The transfer of cesium-137 from the soil into the wood of trees is relatively low. Wood from Germany is radiobiological harmless to humans. In the ashes, however, the radiocesium activity can be up to 100 times higher than in wood.
Studies of Cs-137 and K-40 in wood from trees.
The following investigations are excerpts from the final report “Radioactivity in Wildlife”, where the radioactivity was also determined by gamma spectrometry from wood, roots, leaves and bark of trees on permanent sample plots (Fielitz 2004). All activity data refer to dry matter!
Aims and methods
Trees play an important role in the elemental balance of forest ecosystems. Therefore, the distribution of radiocesium and potassium-40 in different tree species was investigated on the sample plots. The trees were divided into the following compartments: Leaf organs, branches, bark, wood, roots < 5 mm and roots > 5 mm.

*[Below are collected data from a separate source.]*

[src/sv/rwr_pkg.sv]
// Shared constants, types and helpers of the reorder window receiver.
`default_nettype none
package rwr_pkg;

	// Window of buffered out-of-order packets; must be a power of two
	localparam int WINDOW        = 32;
	localparam int IDX_W         = $clog2(WINDOW);
	localparam int PAYLOAD_BYTES = 1200;

	// Field widths
	localparam int SEQ_W    = 31;
	localparam int EXP_W    = 32;
	localparam int HANDLE_W = 16;
	localparam int BYTE_W   = 11;
	localparam int TOTAL_W  = 40;

	// Result kinds
	localparam logic KIND_RELEASE = 1'b0;
	localparam logic KIND_ACK     = 1'b1;

	// File size split into full packets and the tail length
	typedef struct packed {
		logic [EXP_W-1:0]  quot;
		logic [BYTE_W-1:0] rem;
		logic [EXP_W-1:0]  packets;
	} size_info_t;

	// One result item
	typedef struct packed {
		logic                    kind;
		logic [SEQ_W-1:0]        rel_seq;
		logic [HANDLE_W-1:0]     rel_handle;
		logic [BYTE_W-1:0]       bytes;
		logic signed [EXP_W-1:0] ack;
		logic                    done;
		logic                    last;
	} result_t;

endpackage
`default_nettype wire

[src/sv/rwr_ram.sv]
// Generic single-port-write, registered-read RAM.
`default_nettype none
module rwr_ram #(
	parameter int WIDTH = 16,
	parameter int DEPTH = 32
) (
	input  wire logic                     clk,
	input  wire logic                     we,
	input  wire logic [$clog2(DEPTH)-1:0] waddr,
	input  wire logic [WIDTH-1:0]         wdata,
	input  wire logic                     re,
	input  wire logic [$clog2(DEPTH)-1:0] raddr,
	output logic      [WIDTH-1:0]         rdata
);

	logic [WIDTH-1:0] mem_q [DEPTH];

	// Write port
	always_ff @(posedge clk) begin
		if (we) begin
			mem_q[waddr] <= wdata;
		end
	end

	// Registered read port
	always_ff @(posedge clk) begin
		if (re) begin
			rdata <= mem_q[raddr];
		end
	end

endmodule
`default_nettype wire

[src/sv/rwr_div.sv]
// Divider of the file size by the payload size, one reciprocal multiply per digit.
`default_nettype none
module rwr_div (
	input  wire logic                          clk,
	input  wire logic                          arst_n,
	input  wire logic                          load,
	input  wire logic [rwr_pkg::TOTAL_W-1:0]   dividend,
	output logic                               done,
	output logic      [rwr_pkg::TOTAL_W-1:0]   quot,
	output logic      [rwr_pkg::BYTE_W-1:0]    rem
);
	import rwr_pkg::*;

	// The size is split into a high digit and a 16-bit low digit. Each digit takes
	// two steps: a reciprocal multiply for the quotient digit, then a
	// multiply-subtract by the payload size for the running remainder.
	localparam int LO_W   = 16;
	localparam int NUM_W  = BYTE_W + LO_W;
	localparam int RCP_W  = 28;
	localparam int RCP_SH = NUM_W + BYTE_W;
	localparam int PROD_W = NUM_W + RCP_W;
	// Rounded-up reciprocal; exact for every numerator of NUM_W bits
	localparam longint unsigned RCP_FULL =
		((64'd1 << RCP_SH) + 64'(PAYLOAD_BYTES) - 64'd1) / 64'(PAYLOAD_BYTES);
	localparam logic [RCP_W-1:0] RECIP = RCP_W'(RCP_FULL);

	localparam logic [1:0] ST_HI_Q = 2'd0;
	localparam logic [1:0] ST_HI_R = 2'd1;
	localparam logic [1:0] ST_LO_Q = 2'd2;
	localparam logic [1:0] ST_LO_R = 2'd3;

	logic                run_q;
	logic [1:0]          step_q;
	logic [NUM_W-1:0]    num_q;
	logic [LO_W-1:0]     lo_q;
	logic [LO_W-1:0]     hi_q;
	logic [LO_W-1:0]     dig_q;
	logic [PROD_W-1:0]   prod;
	logic [LO_W-1:0]     q_dig;
	logic [NUM_W-1:0]    back;
	logic [BYTE_W-1:0]   rem_n;

	// Quotient digit from the reciprocal, remainder from the held digit
	always_comb begin
		prod  = PROD_W'(num_q) * PROD_W'(RECIP);
		q_dig = prod[RCP_SH +: LO_W];
		back  = num_q - NUM_W'(dig_q) * NUM_W'(PAYLOAD_BYTES);
		rem_n = back[BYTE_W-1:0];
	end

	assign done = run_q && (step_q == ST_LO_R);
	assign quot = {{(TOTAL_W-2*LO_W){1'b0}}, hi_q, dig_q};
	assign rem  = rem_n;

	// Step control
	always_ff @(posedge clk or negedge arst_n) begin
		if (!arst_n) begin
			run_q  <= 1'b0;
			step_q <= ST_HI_Q;
		end else if (load) begin
			run_q  <= 1'b1;
			step_q <= ST_HI_Q;
		end else if (run_q) begin
			run_q  <= !done;
			step_q <= step_q + 2'd1;
		end
	end

	// Datapath
	always_ff @(posedge clk) begin
		if (load) begin
			num_q <= NUM_W'(dividend[TOTAL_W-1:LO_W]);
			lo_q  <= dividend[LO_W-1:0];
		end else if (run_q) begin
			unique case (step_q)
				ST_HI_Q: begin
					dig_q <= q_dig;
				end
				ST_HI_R: begin
					hi_q  <= dig_q;
					num_q <= {rem_n, lo_q};
				end
				ST_LO_Q: begin
					dig_q <= q_dig;
				end
				ST_LO_R: begin
				end
			endcase
		end
	end

endmodule
`default_nettype wire

[src/sv/rwr_seq.sv]
// Sequencer: classifies packets, walks the window and emits releases and acks.
`default_nettype none
module rwr_seq (
	input  wire logic                          clk,
	input  wire logic                          arst_n,
	input  wire logic                          start,
	input  wire logic                          size_ok,
	input  wire logic [rwr_pkg::SEQ_W-1:0]     seq_num,
	input  wire logic [rwr_pkg::HANDLE_W-1:0]  payload_handle,
	input  wire logic                          cfg_valid,
	input  wire logic                          div_done,
	input  wire rwr_pkg::size_info_t           sz,
	output logic                               busy,
	output logic                               cfg_ready,
	output logic                               ram_we,
	output logic      [rwr_pkg::IDX_W-1:0]     ram_waddr,
	output logic      [rwr_pkg::HANDLE_W-1:0]  ram_wdata,
	output logic                               ram_re,
	output logic      [rwr_pkg::IDX_W-1:0]     ram_raddr,
	input  wire logic [rwr_pkg::HANDLE_W-1:0]  ram_rdata,
	output logic                               res_valid,
	output rwr_pkg::result_t                   res
);
	import rwr_pkg::*;

	localparam logic [2:0] S_IDLE = 3'd0;
	localparam logic [2:0] S_DIV  = 3'd1;
	localparam logic [2:0] S_EVAL = 3'd2;
	localparam logic [2:0] S_CHK  = 3'd3;
	localparam logic [2:0] S_REL  = 3'd4;

	logic [2:0]          state_q;
	logic [EXP_W-1:0]    exp_q;
	logic [WINDOW-1:0]   valid_q;
	logic                size_ok_q;
	logic [SEQ_W-1:0]    seq_q;
	logic [HANDLE_W-1:0] hdl_q;
	logic [SEQ_W-1:0]    cur_q;
	logic                res_valid_q;
	result_t             res_q;

	logic [EXP_W-1:0]    seq_ext;
	logic [EXP_W-1:0]    seq_gap;
	logic                is_stale;
	logic                is_next;
	logic                in_win;
	logic [IDX_W-1:0]    seq_idx;
	logic [EXP_W-1:0]    nxt;
	logic [IDX_W-1:0]    nxt_idx;
	logic                take_nxt;
	logic                accept;

	// Release item for one sequence number
	function automatic result_t mk_release(input logic [SEQ_W-1:0] s,
		input logic [HANDLE_W-1:0] h, input size_info_t si);
		result_t          r;
		logic [EXP_W-1:0] s_ext;
		s_ext        = {1'b0, s};
		r.kind       = KIND_RELEASE;
		r.rel_seq    = s;
		r.rel_handle = h;
		r.bytes      = (s_ext >= si.quot) ? si.rem : BYTE_W'(PAYLOAD_BYTES);
		r.ack        = '0;
		r.done       = ((s_ext + EXP_W'(1)) >= si.packets);
		r.last       = 1'b0;
		return r;
	endfunction

	// Acknowledgement item, always the last one of its packet
	function automatic result_t mk_ack(input logic [EXP_W-1:0] a, input logic d);
		result_t r;
		r.kind       = KIND_ACK;
		r.rel_seq    = '0;
		r.rel_handle = '0;
		r.bytes      = '0;
		r.ack        = $signed(a);
		r.done       = d;
		r.last       = 1'b1;
		return r;
	endfunction

	// Classify the held packet against the expected number
	always_comb begin
		seq_ext  = {1'b0, seq_q};
		seq_gap  = seq_ext - exp_q;
		is_stale = !size_ok_q || (seq_ext < exp_q);
		is_next  = (seq_ext == exp_q);
		in_win   = (seq_gap < EXP_W'(WINDOW));
		seq_idx  = seq_q[IDX_W-1:0];
		nxt      = {1'b0, cur_q} + EXP_W'(1);
		nxt_idx  = nxt[IDX_W-1:0];
		take_nxt = !nxt[EXP_W-1] && valid_q[nxt_idx];
	end

	assign busy      = (state_q != S_IDLE) || cfg_valid;
	assign cfg_ready = (state_q == S_IDLE);
	assign accept    = start && !busy;

	// Store an early packet in a free slot of the window
	assign ram_we    = (state_q == S_EVAL) && !is_stale && !is_next && in_win &&
	                   !valid_q[seq_idx];
	assign ram_waddr = seq_idx;
	assign ram_wdata = hdl_q;
	// Fetch the next buffered handle while draining
	assign ram_re    = (state_q == S_CHK) && take_nxt;
	assign ram_raddr = nxt_idx;

	assign res_valid = res_valid_q;
	assign res       = res_q;

	// Control state
	always_ff @(posedge clk or negedge arst_n) begin
		if (!arst_n) begin
			state_q     <= S_IDLE;
			exp_q       <= '0;
			valid_q     <= '0;
			res_valid_q <= 1'b0;
		end else begin
			res_valid_q <= 1'b0;
			unique case (state_q)
				S_IDLE: begin
					if (cfg_valid) begin
						state_q <= S_DIV;
					end else if (accept) begin
						state_q <= S_EVAL;
					end
				end
				S_DIV: begin
					if (div_done) begin
						state_q <= S_IDLE;
					end
				end
				S_EVAL: begin
					if (is_stale) begin
						state_q <= S_IDLE;
					end else if (is_next) begin
						res_valid_q <= 1'b1;
						state_q     <= S_CHK;
					end else begin
						res_valid_q <= 1'b1;
						if (ram_we) begin
							valid_q[seq_idx] <= 1'b1;
						end
						state_q <= S_IDLE;
					end
				end
				S_CHK: begin
					res_valid_q <= !take_nxt;
					if (take_nxt) begin
						valid_q[nxt_idx] <= 1'b0;
						state_q          <= S_REL;
					end else begin
						exp_q   <= nxt;
						state_q <= S_IDLE;
					end
				end
				S_REL: begin
					res_valid_q <= 1'b1;
					state_q     <= S_CHK;
				end
				default: begin
					state_q <= S_IDLE;
				end
			endcase
		end
	end

	// Item and result payload
	always_ff @(posedge clk) begin
		if (accept) begin
			size_ok_q <= size_ok;
			seq_q     <= seq_num;
			hdl_q     <= payload_handle;
		end
		case (state_q)
			S_EVAL: begin
				if (is_next) begin
					res_q <= mk_release(seq_q, hdl_q, sz);
					cur_q <= seq_q;
				end else begin
					res_q <= mk_ack(exp_q - EXP_W'(1), exp_q >= sz.packets);
				end
			end
			S_CHK: begin
				if (!take_nxt) begin
					res_q <= mk_ack({1'b0, cur_q}, nxt >= sz.packets);
				end
			end
			S_REL: begin
				res_q <= mk_release(nxt[SEQ_W-1:0], ram_rdata, sz);
				cur_q <= nxt[SEQ_W-1:0];
			end
			default: begin
			end
		endcase
	end

endmodule
`default_nettype wire

[src/sv/reorder_window_receiver_top.sv]
// Top level of the reorder window receiver.
`default_nettype none
// Receiver for packet descriptors with a 32-slot reorder window and cumulative
// acknowledgements. An item is taken when start is high and busy is low; each
// result is shown for exactly one cycle with result_valid high and cannot be
// held off by the receiver. A stale or wrong-length packet keeps busy high
// through the evaluate state and gives nothing; an early packet keeps busy high
// through the evaluate state and its acknowledgement shows in the cycle after;
// an in-order packet keeps busy high through the evaluate and check states plus
// a release and a check state for each buffered slot drained, each drained
// slot costing one handle-RAM read, and its acknowledgement shows in the cycle
// after busy drops. The next item can be taken at the end of that cycle, so
// results of one packet never overlap the next packet's. A size write on
// cfg_data keeps busy high while the divider splits the size into full packets
// and the tail length, a quotient and a remainder step for each of its two digits.
module reorder_window_receiver_top (
	input  wire logic                          clk,
	input  wire logic                          arst_n,
	// Configuration
	input  wire logic                          cfg_valid,
	output logic                               cfg_ready,
	input  wire logic [rwr_pkg::TOTAL_W-1:0]   cfg_data,
	// Packet descriptors
	input  wire logic                          start,
	output logic                               busy,
	input  wire logic                          size_ok,
	input  wire logic [rwr_pkg::SEQ_W-1:0]     seq_num,
	input  wire logic [rwr_pkg::HANDLE_W-1:0]  payload_handle,
	// Results
	output logic                               result_valid,
	output logic                               kind,
	output logic      [rwr_pkg::SEQ_W-1:0]     release_seq,
	output logic      [rwr_pkg::HANDLE_W-1:0]  release_handle,
	output logic      [rwr_pkg::BYTE_W-1:0]    byte_count,
	output logic signed [rwr_pkg::EXP_W-1:0]   ack_value,
	output logic                               transfer_done,
	output logic                               last
);
	import rwr_pkg::*;

	logic                div_done;
	logic [TOTAL_W-1:0]  div_quot;
	logic [BYTE_W-1:0]   div_rem;
	logic [EXP_W-1:0]    quot_sat;
	logic [EXP_W:0]      pkt_sum;
	size_info_t          sz_q;
	logic                ram_we;
	logic [IDX_W-1:0]    ram_waddr;
	logic [HANDLE_W-1:0] ram_wdata;
	logic                ram_re;
	logic [IDX_W-1:0]    ram_raddr;
	logic [HANDLE_W-1:0] ram_rdata;
	result_t             res;

	rwr_div u_div (
		.clk      (clk),
		.arst_n   (arst_n),
		.load     (cfg_valid && cfg_ready),
		.dividend (cfg_data),
		.done     (div_done),
		.quot     (div_quot),
		.rem      (div_rem)
	);

	// Saturate the packet counts to 32 bits
	always_comb begin
		quot_sat = (|div_quot[TOTAL_W-1:EXP_W]) ? '1 : div_quot[EXP_W-1:0];
		pkt_sum  = {1'b0, quot_sat} + (EXP_W+1)'(div_rem != '0);
	end

	// Hold the size split once the divider finishes
	always_ff @(posedge clk or negedge arst_n) begin
		if (!arst_n) begin
			sz_q <= '0;
		end else if (div_done) begin
			sz_q.quot    <= quot_sat;
			sz_q.rem     <= div_rem;
			sz_q.packets <= pkt_sum[EXP_W] ? '1 : pkt_sum[EXP_W-1:0];
		end
	end

	rwr_ram #(
		.WIDTH (HANDLE_W),
		.DEPTH (WINDOW)
	) u_handles (
		.clk   (clk),
		.we    (ram_we),
		.waddr (ram_waddr),
		.wdata (ram_wdata),
		.re    (ram_re),
		.raddr (ram_raddr),
		.rdata (ram_rdata)
	);

	rwr_seq u_seq (
		.clk            (clk),
		.arst_n         (arst_n),
		.start          (start),
		.size_ok        (size_ok),
		.seq_num        (seq_num),
		.payload_handle (payload_handle),
		.cfg_valid      (cfg_valid),
		.div_done       (div_done),
		.sz             (sz_q),
		.busy           (busy),
		.cfg_ready      (cfg_ready),
		.ram_we         (ram_we),
		.ram_waddr      (ram_waddr),
		.ram_wdata      (ram_wdata),
		.ram_re         (ram_re),
		.ram_raddr      (ram_raddr),
		.ram_rdata      (ram_rdata),
		.res_valid      (result_valid),
		.res            (res)
	);

	// Drive the result ports
	assign kind           = res.kind;
	assign release_seq    = res.rel_seq;
	assign release_handle = res.rel_handle;
	assign byte_count     = res.bytes;
	assign ack_value      = res.ack;
	assign transfer_done  = res.done;
	assign last           = res.last;

	// An accepted item keeps the block busy in the next cycle
	a_accept_busy: assert property (@(posedge clk) disable iff (!arst_n)
		(start && !busy) |=> busy)
		else $error("block not busy after taking an item");

	// A size write keeps the block busy while dividing
	a_cfg_busy: assert property (@(posedge clk) disable iff (!arst_n)
		(cfg_valid && cfg_ready) |=> (busy && !cfg_ready))
		else $error("block not busy after a size write");

	// Only the acknowledgement closes a packet's results
	a_ack_last: assert property (@(posedge clk) disable iff (!arst_n)
		result_valid |-> ((kind == KIND_ACK) == last))
		else $error("last flag does not match acknowledgement");

	// The closing result is followed by a quiet cycle
	a_last_gap: assert property (@(posedge clk) disable iff (!arst_n)
		(result_valid && last) |=> !result_valid)
		else $error("result right after the closing acknowledgement");

endmodule
`default_nettype wire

The objective of this study was to determine the extent to which the various tree tissues accumulate radiocesium and the differences in metabolic-physiological behavior between Cs-137 and K-40. Ultimately, this was also intended to answer the question of whether radiocesium is suitable as a tracer for potassium in forest ecosystem research.
Sampling was mainly done in 1992 on permanent sampling plots B1 (Bavaria) and F1 (Lower Saxony). Only a few compartments of some tree species could be examined, and even these only in small numbers. In these cases the statistical evaluation of the measurement results was omitted. Most of the samples could be analyzed for B1 of spruce and for F1 of pine. Transfer factors for Cs-137 were calculated for the individual tree compartments. Since tree species differ in the formation of their horizontal and vertical root systems and thus take up nutrients from different soil depths, the transfer factors were calculated on an area basis. No transfer factors were calculated for branches and bark, because part of the activity present in these compartments still originated from dry and wet deposition from the Chernobyl fallout. For some compartments, the fractions of Cs-137 activity originating from nuclear weapon and Chernobyl fallout were additionally calculated to better understand translocalization processes and long-term behavior of Cs+ ions in tree organs.
Distribution of cesium 137 and potassium 40 in needles, bark, wood, roots and leaves
The results are given in table 1. For the activity data of spruce needles, only the measurement results from the 1st and 3rd needle year were considered, because the individual needle years differed from each other in their biomass and Cs-137 content (younger needles have a lower biomass than older ones). This selection was also made with respect to the stock calculation in order to estimate Cs-137 and K-40 stocks in needle mass as realistically as possible.
The compartments of each tree species differed in their specific Cs-137 and K-40 activities. Both nuclides showed different distribution patterns. Between trees of the same species, Cs-137 activities in the same compartments varied by up to an order of magnitude.
Measured values of radioactivity of beech, birch, spruce and rowan trees
The K-40 measurement data of the individual compartments were partly normally, partly log-normally distributed. For example, the arithmetic mean of specific K-40 activity in bark of spruce (Picea abies) on B1 was 36 Bq/kg, the median 38 Bq/kg, with a minimum value of 14 Bq/kg and a maximum value of 61 Bq/kg. In contrast, the arithmetic mean of needles from these trees was 200 Bq/kg, the median was only 130 Bq/kg, while the measured values ranged from 63 – 620 Bq/kg. B1 ansd B2 are permanent sample plots in Bavaria.